Volleyball information
- Position: Outside hitter
- Current team: Turan VC
- Number: 8

National team
| 2011– | Azerbaijan |

= Ulkar Karimova =

Azerbaijani volleyball player

Ulkar Karimova (born 22 June 1994) is an Azerbaijani volleyball player that plays as an outside hitter for Turan VC and Azerbaijan women's national volleyball team.

==Career==
Ulkar Karimova began her professional career at Nagliyatchi VC and spent her entire career playing for clubs in Azerbaijan.

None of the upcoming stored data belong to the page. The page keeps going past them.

$ cat config.mk
export PLATFORM = sky130hd
export DESIGN_NAME = gsharePredictor
export DESIGN_NICKNAME = d
export VERILOG_FILES = /design/src/counterPkg.sv /design/src/indexPkg.sv /design/src/branchIndex.sv /design/src/counterUpdate.sv /design/src/gsharePredictor.sv /design/src/patternTable.sv
export SDC_FILE = /design/constraint.sdc
export NUM_CORES = 2
export LEC_CHECK = 0
export BUFFER_PORTS_ARGS = -buffer_cell sky130_fd_sc_hd__buf_2
export CORE_UTILIZATION = 30
export DETAILED_ROUTE_END_ITERATION = 6
export MAX_ROUTING_LAYER = met4
export PLACE_DENSITY = 0.46
export SLEW_MARGIN = 20
export SYNTH_ARGS = -nofsm -noshare
export SYNTH_HDL_FRONTEND = slang
export SYNTH_HIERARCHICAL = 1
export SYNTH_SLANG_ARGS = --single-unit
$ cat constraint.sdc
create_clock -name clk -period 26.5 [get_ports clk]
set_clock_uncertainty 0.05 [all_clocks]
set_input_delay 2.65 -clock clk [delete_from_list [all_inputs] [get_ports clk]]
set_output_delay 2.65 -clock clk [all_outputs]
set_load 0.1 [all_outputs]
$ cat src/counterPkg.sv
////////////////////////////////////////////////////////////
// 2-bit saturating counter definitions
// state encoding of each pattern table entry and the
// value every entry takes after the reset sweep
////////////////////////////////////////////////////////////

`default_nettype none

package counterPkg;

	// msb is the predicted direction
	// lsb is the hysteresis, it keeps one odd outcome from flipping the prediction
	typedef enum logic [1:0] {
		strongNotTaken = 2'd0,
		weakNotTaken   = 2'd1,
		weakTaken      = 2'd2,
		strongTaken    = 2'd3
	} counterState;

	// weakly not taken, so a single taken outcome is enough
	// to move a fresh entry towards taken
	localparam counterState counterResetState = weakNotTaken;

endpackage

`default_nettype wire

$ cat src/indexPkg.sv
////////////////////////////////////////////////////////////
// gshare index definitions
// program counter width, instruction alignment and the
// default width of the table index and global history
////////////////////////////////////////////////////////////

`default_nettype none

package indexPkg;

	// full program counter width
	localparam int pcWidth = 32;

	// instructions are word aligned, low bits carry no information
	localparam int pcOffset = 2;

	// index and history width unless the top level overrides it
	// 10 bits gives a 1024 entry table
	localparam int defaultIndexBits = 10;

	// one program counter word
	typedef logic [pcWidth-1:0] pcAddr;

endpackage

`default_nettype wire

$ cat src/branchIndex.sv
////////////////////////////////////////////////////////////
// gshare index formation
// keeps the global history of resolved branch outcomes and
// hashes it with the aligned pc to address the table
////////////////////////////////////////////////////////////

`default_nettype none

module branchIndex import indexPkg::*; #(
	parameter int indexBits = defaultIndexBits
) (
	input  logic                 clk,
	input  logic                 reset,
	input  pcAddr                pc,
	input  logic                 resolve,
	input  logic                 wasTaken,
	input  logic                 ready,
	output logic [indexBits-1:0] lookupIndex
);

	// most recent outcome sits in bit 0
	logic [indexBits-1:0] globalHistory;

	// pc bits just above the alignment offset
	logic [indexBits-1:0] pcBits;

	// history only moves on resolved branches
	// a resolve during the table sweep is dropped, same as the table write
	always_ff @(posedge clk) begin
		if (reset) begin
			globalHistory <= '0;
		end else if (resolve && ready) begin
			// oldest outcome falls off the top
			globalHistory <= {globalHistory[indexBits-2:0], wasTaken};
		end
	end

	// skip the alignment bits, they are always zero
	assign pcBits = pc[pcOffset +: indexBits];

	// gshare hash
	// a lookup in the same cycle as a resolve still sees the old history
	// since the register only updates on the edge
	assign lookupIndex = pcBits ^ globalHistory;

endmodule

`default_nettype wire

$ cat src/counterUpdate.sv
////////////////////////////////////////////////////////////
// counter update for resolved branches
// saturating next state of the counter the prediction
// used, plus a registered misprediction flag
////////////////////////////////////////////////////////////

`default_nettype none

module counterUpdate import indexPkg::*, counterPkg::*; #(
	parameter int indexBits = defaultIndexBits
) (
	input  logic        clk,
	input  logic        reset,
	input  logic        resolve,
	input  logic        ready,
	input  counterState resolveState,
	input  logic        wasTaken,
	output logic        writeEnable,
	output counterState newState,
	output logic        mispredict
);

	// history shifts by one bit, so the index needs at least two
	if (indexBits < 2) begin : gWidthCheck
		$error("indexBits must be at least 2");
	end

	// no write while the table is still being swept
	assign writeEnable = resolve && ready;

	// step towards the outcome, hold at either end
	always_comb begin
		case (resolveState)
			strongNotTaken: newState = wasTaken ? weakNotTaken : strongNotTaken;
			weakNotTaken:   newState = wasTaken ? weakTaken : strongNotTaken;
			weakTaken:      newState = wasTaken ? strongTaken : weakNotTaken;
			strongTaken:    newState = wasTaken ? strongTaken : weakTaken;
			default:        newState = counterResetState;
		endcase
	end

	// predicted direction was the msb of the state handed back
	always_ff @(posedge clk) begin
		if (reset)
			mispredict <= 1'b0;
		else
			mispredict <= writeEnable && (resolveState[1] != wasTaken);
	end

endmodule

`default_nettype wire

$ cat src/gsharePredictor.sv
////////////////////////////////////////////////////////////
// gshare branch direction predictor
// lookup hashes pc with global history into the counter
// table, resolve steps the used counter and the history
////////////////////////////////////////////////////////////

`default_nettype none

module gsharePredictor import indexPkg::*, counterPkg::*; #(
	parameter int indexBits = defaultIndexBits
) (
	input  logic                 clk,
	input  logic                 reset,
	// lookup side
	input  logic                 lookup,
	input  pcAddr                pc,
	output logic                 predictValid,
	output logic                 predictTaken,
	output counterState          predictState,
	output logic [indexBits-1:0] predictIndex,
	// resolve side
	input  logic                 resolve,
	input  logic [indexBits-1:0] resolveIndex,
	input  counterState          resolveState,
	input  logic                 wasTaken,
	output logic                 mispredict,
	// high once the table sweep is done
	output logic                 ready
);

	// hashed address for this cycle's lookup
	logic [indexBits-1:0] lookupIndex;

	// update path into the table
	logic        writeEnable;
	counterState newState;

	// decode side, history and hash
	branchIndex #(
		.indexBits(indexBits)
	) indexGen (
		.clk        (clk),
		.reset      (reset),
		.pc         (pc),
		.resolve    (resolve),
		.wasTaken   (wasTaken),
		.ready      (ready),
		.lookupIndex(lookupIndex)
	);

	// counter memory, also owns ready
	patternTable #(
		.indexBits(indexBits)
	) pht (
		.clk         (clk),
		.reset       (reset),
		.lookup      (lookup),
		.lookupIndex (lookupIndex),
		.writeEnable (writeEnable),
		.resolveIndex(resolveIndex),
		.newState    (newState),
		.ready       (ready),
		.predictValid(predictValid),
		.predictTaken(predictTaken),
		.predictState(predictState),
		.predictIndex(predictIndex)
	);

	// execute side counter step
	counterUpdate #(
		.indexBits(indexBits)
	) update (
		.clk         (clk),
		.reset       (reset),
		.resolve     (resolve),
		.ready       (ready),
		.resolveState(resolveState),
		.wasTaken    (wasTaken),
		.writeEnable (writeEnable),
		.newState    (newState),
		.mispredict  (mispredict)
	);

endmodule

`default_nettype wire

$ cat src/patternTable.sv
////////////////////////////////////////////////////////////
// pattern history table
// 2-bit counter memory with a reset sweep, one registered
// lookup read port and one write port for resolved branches
////////////////////////////////////////////////////////////

`default_nettype none

module patternTable import indexPkg::*, counterPkg::*; #(
	parameter int indexBits = defaultIndexBits
) (
	input  logic                 clk,
	input  logic                 reset,
	input  logic                 lookup,
	input  logic [indexBits-1:0] lookupIndex,
	input  logic                 writeEnable,
	input  logic [indexBits-1:0] resolveIndex,
	input  counterState          newState,
	output logic                 ready,
	output logic                 predictValid,
	output logic                 predictTaken,
	output counterState          predictState,
	output logic [indexBits-1:0] predictIndex
);

	localparam int tableDepth = 2 ** indexBits;

	// one counter per hashed index
	counterState phtMem [tableDepth];

	// walks every entry once after reset
	logic [indexBits-1:0] sweepIndex;

	// single write port shared by sweep and update
	logic                 memWrite;
	logic [indexBits-1:0] memAddr;
	counterState          memData;

	// sweep owns the port until ready
	assign memWrite = !ready || writeEnable;
	assign memAddr  = ready ? resolveIndex : sweepIndex;
	assign memData  = ready ? newState : counterResetState;

	// sweep control
	// ready goes high on the edge that writes the last entry
	always_ff @(posedge clk) begin
		if (reset) begin
			sweepIndex <= '0;
			ready      <= 1'b0;
		end else if (!ready) begin
			sweepIndex <= sweepIndex + 1'b1;
			if (sweepIndex == indexBits'(tableDepth - 1))
				ready <= 1'b1;
		end
	end

	// old entry is read on the same edge as any write, so read comes first
	always_ff @(posedge clk) begin
		if (memWrite)
			phtMem[memAddr] <= memData;
		predictState <= phtMem[lookupIndex];
		predictIndex <= lookupIndex;
	end

	// lookups before the sweep finishes get no answer
	always_ff @(posedge clk) begin
		if (reset)
			predictValid <= 1'b0;
		else
			predictValid <= lookup && ready;
	end

	// direction is the counter msb
	assign predictTaken = predictState[1];

endmodule

`default_nettype wire

==> flow_summary.yaml <==
route:
  vias: 45600
  routed_wl_mm: 255
  post_drt_wl_per_cell_um: 28.7
  drtIter0Drc: 4741
  drt_pass1_iterations: 5
  routed_via_density: 5.14
  drc_errors: 0
  ant_nets: 0
worst_hold_path:
  min_path_type: "flop to flop"
clocking:
  postCtsHoldBufs: 0
  numCtsBuffers: 220
  clk_latency_ps: 860
  cts_sinks: 2083
  cts_max_level: 4
  cts_tree: "done"
  path_clk_slew_ps: 60
  post_cts_resized: 0
  post_cts_buffers: 0
  clockBufferDepth: 3
  clockRootBuffer: "clkbuf_16"
logic_synthesis:
  ys_ff_latch: 2083
  synth-seq-area-share_pct: 73.3
  synth_area_leaders: "edfxtp_1 (72%), mux4_2 (12%), nor2_1 (4.7%)"
  async_flop_share_pct: 0
  synth.net_count: 4995
  synth_top_area_share_pct: 72.5
  synth-edff-count: 2048
  syn_area_per_cell_sq_um: 17.2
  yosys.area.top_type: "edfxtp_1"
  synth_cells: 4945
  synth_top_flop_cell: "edfxtp_1"
  netlist-cell-type-count: 68
  yosys_warnings: 6
  syn_area_sq_mm: 0.0849
layout:
  layout-drive-gt1-share_pct: 19.6
  syn_to_final_growth_pct: 13.6
  num-nets-final: 5008
  design_area_sq_mm: 0.0964
placement:
  place_area_sq_mm: 0.0894
  gp_congestion: 0.775
  post-dp-hpwl_mm: 138
  io_buffers: 42
  dp_slack_ps: 16590
sta:
  slew_viol_final: 0
  setup_ws_ps: 17720
  tns_ps: 0
  fin_crit_sh_pct: 33.1
  min_period_ps: 8780
  rsz0062_at_grt: "no"
  final_hold_viol_count: 0
  max_slew.worst_pin.slew_ps: 1180
  maxSlewHeadroom_pct: 21.2
  timing.fmax_ghz: 0.114
  setup_viol: 0
power:
  power_density_mw_per_mm2: 71.2
  ir_worst_vdd_mv: 0.0699
  power.leakage_nw: 30.8
outcome:
  outcome: "completed"
global_routing:
  grt_pass1_vias: 47400
  overflow: 0
  grt_usage_pct: 18.3
  grt_pass1_wl_mm: 359
  antenna_found_initial: 20
  grt_max_degree: 210
critical_path:
  critical_path_arrival_ps: 9470
  worstPathMaxFanout: 87
  critPathKind: "input pin to flop"
  cp-start-kind: "input pin"
  required_ps: 27190
  critPathCaptureType: "flop"
floorplanning:
  dieArea_sq_mm: 0.285
  fp.dieH_um: 534
  core_area_sq_mm: 0.280
  row_count: 194
  io_pins: 65
  die_w_um: 534
  start_util_pct: 30.3
run:
  cap_violations: 0
==> stage by stage <==
stage                     hold slack, ps  power, mW  utilization, %  std cells
final                                472       6.87            34.4       8867
after global routing                 504       7.06            34.4       8866
after CTS                            472       6.94            34.4       8864
after detailed placement             463       3.94            31.9       8459
after global placement               461       3.94            31.9       8459
after floorplan                      394       3.83               -       4945
==> area by class of cell <==
class	count	area, sq um
diodes	2	5.00
clock buffers	283	5830
clock inverters	122	1110
fillers	26600	184000
inverters	14	56.3
multi-input cells	2451	21200
flip-flops and latches	2083	62200
well taps	3724	4660
repair buffers	188	1420
==> critical path, cell delays in order <==
cell and delay, ps:
buf_2 120, xor2_4 350, buf_12 570, buf_4 760
buf_4 820, buf_4 760, buf_4 860, mux4_2 610
o22ai_1 160, nor3_1 110, a2111oi_0 720, buf_4 260
nor2_1 100, nand4_1 280, nand4b_1 120
==> state kept, by name, indices dropped and copies added, names as in the netlist <==
name / count
pht/predictIndex: 10
pht/predictValid: 1
pht/ready: 1
pht/predictState: 2
update/mispredict: 1
pht/sweepIndex: 10
pht/phtMem: 2048
indexGen/globalHistory: 10
==> routing by layer <==
metal  global-route usage, %  share of wire [%]  vias to the layer above
li1                        -                  -                    19500
met1                    23.8                 43                    24400
met2                    30.2                 50                     1395
met3                    2.69                5.7                      293
met4                    4.13                1.9                        0
met5                       -                  0                        -
==> cells by family after synthesis <==
group                      Yosys count  share of synthesized area (%)
DFF                               2083                           73.3
and+or+nand+nor                   1359                           6.48
muxes                              671                           14.4
buffers and inverters              411                           2.32
AOI/OAI and AO/OA                  399                           3.26
xor gates and xnor gates            19                          0.196
adders and majority gates            3                         0.0383
==> where the power goes <==
group | internal, mW | total (mW) | switching (mW)
clock | 1.71 | 3.00 | 1.29
sequential | 3.56 | 3.57 | 0.00225
combinational | 0.104 | 0.300 | 0.196
total | 5.38 | 6.87 | 1.49
==> worst paths after layout <==
| check | from | endpoint | slack [ps] | cells past startpoint |
|---|---|---|---|---|
| worst min register to register | indexGen/globalHistory[6] | pht/predictIndex[6] | 470 | 1 |
| worst max-delay path | pc[2] | pht/predictState[0] | 17720 | 15 |
| worst max register to register | indexGen/globalHistory[0] | pht/predictState[0] | 19140 | 14 |
| worst min-delay path | indexGen/globalHistory[6] | pht/predictIndex[6] | 470 | 1 |
==> cell usage after synthesis, drive strengths merged, types with 12 or more instances <==
master / count
nand3: 29
o22ai: 64
o21ai: 47
edfxtp: 2048
buf: 116
nand2b: 22
inv: 14
mux4: 441
mux2i: 227
clkbuf: 281
a221oi: 13
or3: 14
nand2: 105
a22oi: 47
o221ai: 89
a22o: 12
a211oi: 14
xor2: 13
a21oi: 78
nor3: 59
nor2: 1067
dfxtp: 35
==> cells in the final DEF (no fill, tap or decap), drive strengths merged, types with 4 or more instances in the layout <==
cell type / instances
edfxtp: 2048
nor2: 1067
mux4: 441
clkbuf: 283
mux2i: 227
buf: 188
nand2: 105
clkinv: 94
o221ai: 89
a21oi: 78
o22ai: 64
nor3: 59
a22oi: 47
o21ai: 47
dfxtp: 35
nand3: 29
nand2b: 22
inv: 22
bufinv: 17
a211oi: 14
or3: 14
a221oi: 13
xor2: 13
a22o: 12
or2: 10
nor2b: 10
a31oi: 8
and3: 7
nor4: 7
and2: 7
o211ai: 6
nand4: 6
xnor2: 6
nand4b: 4
o32ai: 4
(Power assumes the default switching activity.)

She represents Turan VC since 2025.

==Clubs==
- Nagliyatchi VC (2009–2010)
- Azerrail Baku (2010–2011)
- Azeryol Baku (2011–2012)
- Shirvan VC (2012–2013)
- Azerrail Baku (2013–2014)
- Azeryol Baku (2014–2015)
- Lokomotiv Baku (2015–2016)
- Telekom Baku (2016–2017)
- Murov VC (2019–2020)
- UNEC VC (2021–2022)
- Azerrail Baku (2022–2023)
- Absheron VC (2023–2024)
- DH Volley (2024–2025)
- Turan VC (2025–present)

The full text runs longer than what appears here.